* _Exercise_:
Beginning at the line that holds "# synth_recipe.tcl (not", restate each line exactly through the final line of the records. Include both of those lines.

* _Dataset extract_:
★ ★ ★

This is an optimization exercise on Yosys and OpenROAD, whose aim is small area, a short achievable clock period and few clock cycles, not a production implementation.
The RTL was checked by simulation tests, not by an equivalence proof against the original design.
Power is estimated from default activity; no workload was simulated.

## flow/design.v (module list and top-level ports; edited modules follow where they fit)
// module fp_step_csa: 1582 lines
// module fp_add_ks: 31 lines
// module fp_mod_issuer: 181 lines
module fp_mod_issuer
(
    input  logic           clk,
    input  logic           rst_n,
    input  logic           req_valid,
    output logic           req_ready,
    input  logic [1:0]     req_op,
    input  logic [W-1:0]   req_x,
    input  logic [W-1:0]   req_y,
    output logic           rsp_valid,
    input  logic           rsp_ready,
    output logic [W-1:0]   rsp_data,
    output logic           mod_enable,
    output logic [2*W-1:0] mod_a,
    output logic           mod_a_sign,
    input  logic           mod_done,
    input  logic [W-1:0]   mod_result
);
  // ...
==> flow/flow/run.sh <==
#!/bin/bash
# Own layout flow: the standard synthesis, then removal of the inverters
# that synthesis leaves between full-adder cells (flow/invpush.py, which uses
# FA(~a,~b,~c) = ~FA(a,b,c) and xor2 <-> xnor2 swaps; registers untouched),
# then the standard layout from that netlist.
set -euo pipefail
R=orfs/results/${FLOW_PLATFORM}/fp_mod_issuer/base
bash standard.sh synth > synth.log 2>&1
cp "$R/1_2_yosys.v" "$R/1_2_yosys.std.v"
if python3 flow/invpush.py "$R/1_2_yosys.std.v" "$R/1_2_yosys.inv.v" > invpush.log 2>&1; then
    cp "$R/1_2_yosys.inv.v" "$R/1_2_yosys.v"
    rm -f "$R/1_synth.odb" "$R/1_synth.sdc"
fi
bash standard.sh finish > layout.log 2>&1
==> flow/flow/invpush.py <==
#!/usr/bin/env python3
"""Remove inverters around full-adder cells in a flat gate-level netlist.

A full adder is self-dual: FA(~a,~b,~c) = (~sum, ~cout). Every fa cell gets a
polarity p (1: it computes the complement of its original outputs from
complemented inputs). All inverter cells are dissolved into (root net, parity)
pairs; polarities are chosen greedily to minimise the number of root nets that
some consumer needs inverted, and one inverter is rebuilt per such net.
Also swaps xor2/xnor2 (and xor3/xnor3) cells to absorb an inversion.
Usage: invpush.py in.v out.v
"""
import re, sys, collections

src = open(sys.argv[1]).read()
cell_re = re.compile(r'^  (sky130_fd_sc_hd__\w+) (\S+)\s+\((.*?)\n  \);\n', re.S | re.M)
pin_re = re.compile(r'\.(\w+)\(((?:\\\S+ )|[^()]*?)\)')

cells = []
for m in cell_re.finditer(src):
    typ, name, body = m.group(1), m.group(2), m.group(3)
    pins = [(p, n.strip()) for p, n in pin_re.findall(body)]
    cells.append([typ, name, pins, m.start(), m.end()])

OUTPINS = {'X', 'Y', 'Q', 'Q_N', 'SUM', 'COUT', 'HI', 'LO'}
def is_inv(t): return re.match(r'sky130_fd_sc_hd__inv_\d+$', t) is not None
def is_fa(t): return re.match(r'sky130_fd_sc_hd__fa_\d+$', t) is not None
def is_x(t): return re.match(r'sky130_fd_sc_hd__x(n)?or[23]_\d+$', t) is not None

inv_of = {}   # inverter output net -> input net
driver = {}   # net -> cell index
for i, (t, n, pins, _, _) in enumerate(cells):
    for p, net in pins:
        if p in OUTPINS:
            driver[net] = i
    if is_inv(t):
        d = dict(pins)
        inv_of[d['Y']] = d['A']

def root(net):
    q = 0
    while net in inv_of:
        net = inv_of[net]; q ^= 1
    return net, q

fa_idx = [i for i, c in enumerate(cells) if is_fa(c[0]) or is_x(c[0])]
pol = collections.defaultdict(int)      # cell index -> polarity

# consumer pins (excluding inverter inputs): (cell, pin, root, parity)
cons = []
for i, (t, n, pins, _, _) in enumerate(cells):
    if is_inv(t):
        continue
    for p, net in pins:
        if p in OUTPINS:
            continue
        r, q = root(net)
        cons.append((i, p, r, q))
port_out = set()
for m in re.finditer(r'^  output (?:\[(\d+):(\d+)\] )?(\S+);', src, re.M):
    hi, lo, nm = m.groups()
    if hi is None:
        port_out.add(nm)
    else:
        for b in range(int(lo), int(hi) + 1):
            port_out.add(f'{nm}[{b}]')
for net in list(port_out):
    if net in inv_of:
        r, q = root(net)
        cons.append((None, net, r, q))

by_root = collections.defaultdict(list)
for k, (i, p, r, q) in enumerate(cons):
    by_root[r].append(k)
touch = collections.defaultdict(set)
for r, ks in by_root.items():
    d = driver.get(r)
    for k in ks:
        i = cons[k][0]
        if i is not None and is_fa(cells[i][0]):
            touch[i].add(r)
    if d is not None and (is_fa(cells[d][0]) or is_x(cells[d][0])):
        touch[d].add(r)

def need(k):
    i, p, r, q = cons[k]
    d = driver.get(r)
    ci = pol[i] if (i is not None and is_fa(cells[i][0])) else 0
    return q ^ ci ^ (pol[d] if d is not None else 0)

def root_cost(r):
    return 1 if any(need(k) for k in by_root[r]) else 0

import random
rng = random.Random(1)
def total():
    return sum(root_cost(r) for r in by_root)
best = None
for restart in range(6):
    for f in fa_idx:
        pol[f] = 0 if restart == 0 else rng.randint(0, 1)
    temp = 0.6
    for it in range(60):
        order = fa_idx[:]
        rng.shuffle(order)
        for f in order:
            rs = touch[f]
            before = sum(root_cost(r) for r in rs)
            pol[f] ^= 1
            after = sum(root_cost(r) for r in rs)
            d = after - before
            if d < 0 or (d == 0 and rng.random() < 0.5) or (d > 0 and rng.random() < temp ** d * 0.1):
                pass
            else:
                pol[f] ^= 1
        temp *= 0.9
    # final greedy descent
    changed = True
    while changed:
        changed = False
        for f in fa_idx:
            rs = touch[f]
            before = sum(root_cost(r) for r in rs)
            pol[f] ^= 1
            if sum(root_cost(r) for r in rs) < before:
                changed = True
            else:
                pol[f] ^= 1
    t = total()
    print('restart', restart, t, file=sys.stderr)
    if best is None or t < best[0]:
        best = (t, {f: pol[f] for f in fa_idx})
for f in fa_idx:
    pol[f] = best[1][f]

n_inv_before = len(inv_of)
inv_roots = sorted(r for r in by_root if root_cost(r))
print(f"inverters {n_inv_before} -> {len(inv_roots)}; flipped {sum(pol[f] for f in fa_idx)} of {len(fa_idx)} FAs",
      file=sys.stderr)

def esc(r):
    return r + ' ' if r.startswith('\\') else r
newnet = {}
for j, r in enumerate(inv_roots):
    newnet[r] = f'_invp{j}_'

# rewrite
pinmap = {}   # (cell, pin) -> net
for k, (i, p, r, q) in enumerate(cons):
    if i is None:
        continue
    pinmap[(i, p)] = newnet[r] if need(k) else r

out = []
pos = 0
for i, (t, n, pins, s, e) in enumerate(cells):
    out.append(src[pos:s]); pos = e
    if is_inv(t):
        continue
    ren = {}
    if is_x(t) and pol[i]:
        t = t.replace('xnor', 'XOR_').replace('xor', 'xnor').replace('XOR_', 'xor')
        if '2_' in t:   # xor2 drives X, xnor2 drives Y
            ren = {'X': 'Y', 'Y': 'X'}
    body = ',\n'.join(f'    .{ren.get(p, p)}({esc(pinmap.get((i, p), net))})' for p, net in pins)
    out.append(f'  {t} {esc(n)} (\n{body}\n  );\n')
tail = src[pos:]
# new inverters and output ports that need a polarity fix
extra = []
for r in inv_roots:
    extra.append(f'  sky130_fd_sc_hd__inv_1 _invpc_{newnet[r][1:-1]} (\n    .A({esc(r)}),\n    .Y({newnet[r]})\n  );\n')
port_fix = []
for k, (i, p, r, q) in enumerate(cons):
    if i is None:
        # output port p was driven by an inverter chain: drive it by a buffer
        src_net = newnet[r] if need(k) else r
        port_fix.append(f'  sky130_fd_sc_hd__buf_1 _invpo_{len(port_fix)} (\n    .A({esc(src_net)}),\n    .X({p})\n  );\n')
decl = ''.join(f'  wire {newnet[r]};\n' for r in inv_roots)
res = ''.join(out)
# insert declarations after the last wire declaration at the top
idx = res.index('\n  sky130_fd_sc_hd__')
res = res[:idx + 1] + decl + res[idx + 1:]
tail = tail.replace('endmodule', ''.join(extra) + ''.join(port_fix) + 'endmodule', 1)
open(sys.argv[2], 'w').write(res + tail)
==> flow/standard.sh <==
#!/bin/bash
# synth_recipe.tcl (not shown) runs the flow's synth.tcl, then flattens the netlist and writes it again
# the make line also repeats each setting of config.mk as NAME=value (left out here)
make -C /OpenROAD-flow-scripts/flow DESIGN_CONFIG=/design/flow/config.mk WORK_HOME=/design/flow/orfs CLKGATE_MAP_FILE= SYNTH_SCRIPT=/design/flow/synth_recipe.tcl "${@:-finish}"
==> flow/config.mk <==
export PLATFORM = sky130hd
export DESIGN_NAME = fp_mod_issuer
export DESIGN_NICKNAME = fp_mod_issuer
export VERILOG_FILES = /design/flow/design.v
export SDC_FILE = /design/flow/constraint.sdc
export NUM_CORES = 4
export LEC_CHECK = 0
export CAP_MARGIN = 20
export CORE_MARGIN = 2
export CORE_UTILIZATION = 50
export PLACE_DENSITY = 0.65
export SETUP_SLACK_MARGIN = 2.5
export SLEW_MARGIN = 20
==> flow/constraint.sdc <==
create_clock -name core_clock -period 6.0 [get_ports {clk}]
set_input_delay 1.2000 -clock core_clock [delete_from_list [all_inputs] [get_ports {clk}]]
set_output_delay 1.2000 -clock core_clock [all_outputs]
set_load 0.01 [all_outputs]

★ ★ ★

* _Result below_:
# synth_recipe.tcl (not shown) runs the flow's synth.tcl, then flattens the netlist and writes it again
# the make line also repeats each setting of config.mk as NAME=value (left out here)
make -C /OpenROAD-flow-scripts/flow DESIGN_CONFIG=/design/flow/config.mk WORK_HOME=/design/flow/orfs CLKGATE_MAP_FILE= SYNTH_SCRIPT=/design/flow/synth_recipe.tcl "${@:-finish}"
==> flow/config.mk <==
export PLATFORM = sky130hd
export DESIGN_NAME = fp_mod_issuer
export DESIGN_NICKNAME = fp_mod_issuer
export VERILOG_FILES = /design/flow/design.v
export SDC_FILE = /design/flow/constraint.sdc
export NUM_CORES = 4
export LEC_CHECK = 0
export CAP_MARGIN = 20
export CORE_MARGIN = 2
export CORE_UTILIZATION = 50
export PLACE_DENSITY = 0.65
export SETUP_SLACK_MARGIN = 2.5
export SLEW_MARGIN = 20
==> flow/constraint.sdc <==
create_clock -name core_clock -period 6.0 [get_ports {clk}]
set_input_delay 1.2000 -clock core_clock [delete_from_list [all_inputs] [get_ports {clk}]]
set_output_delay 1.2000 -clock core_clock [all_outputs]
set_load 0.01 [all_outputs]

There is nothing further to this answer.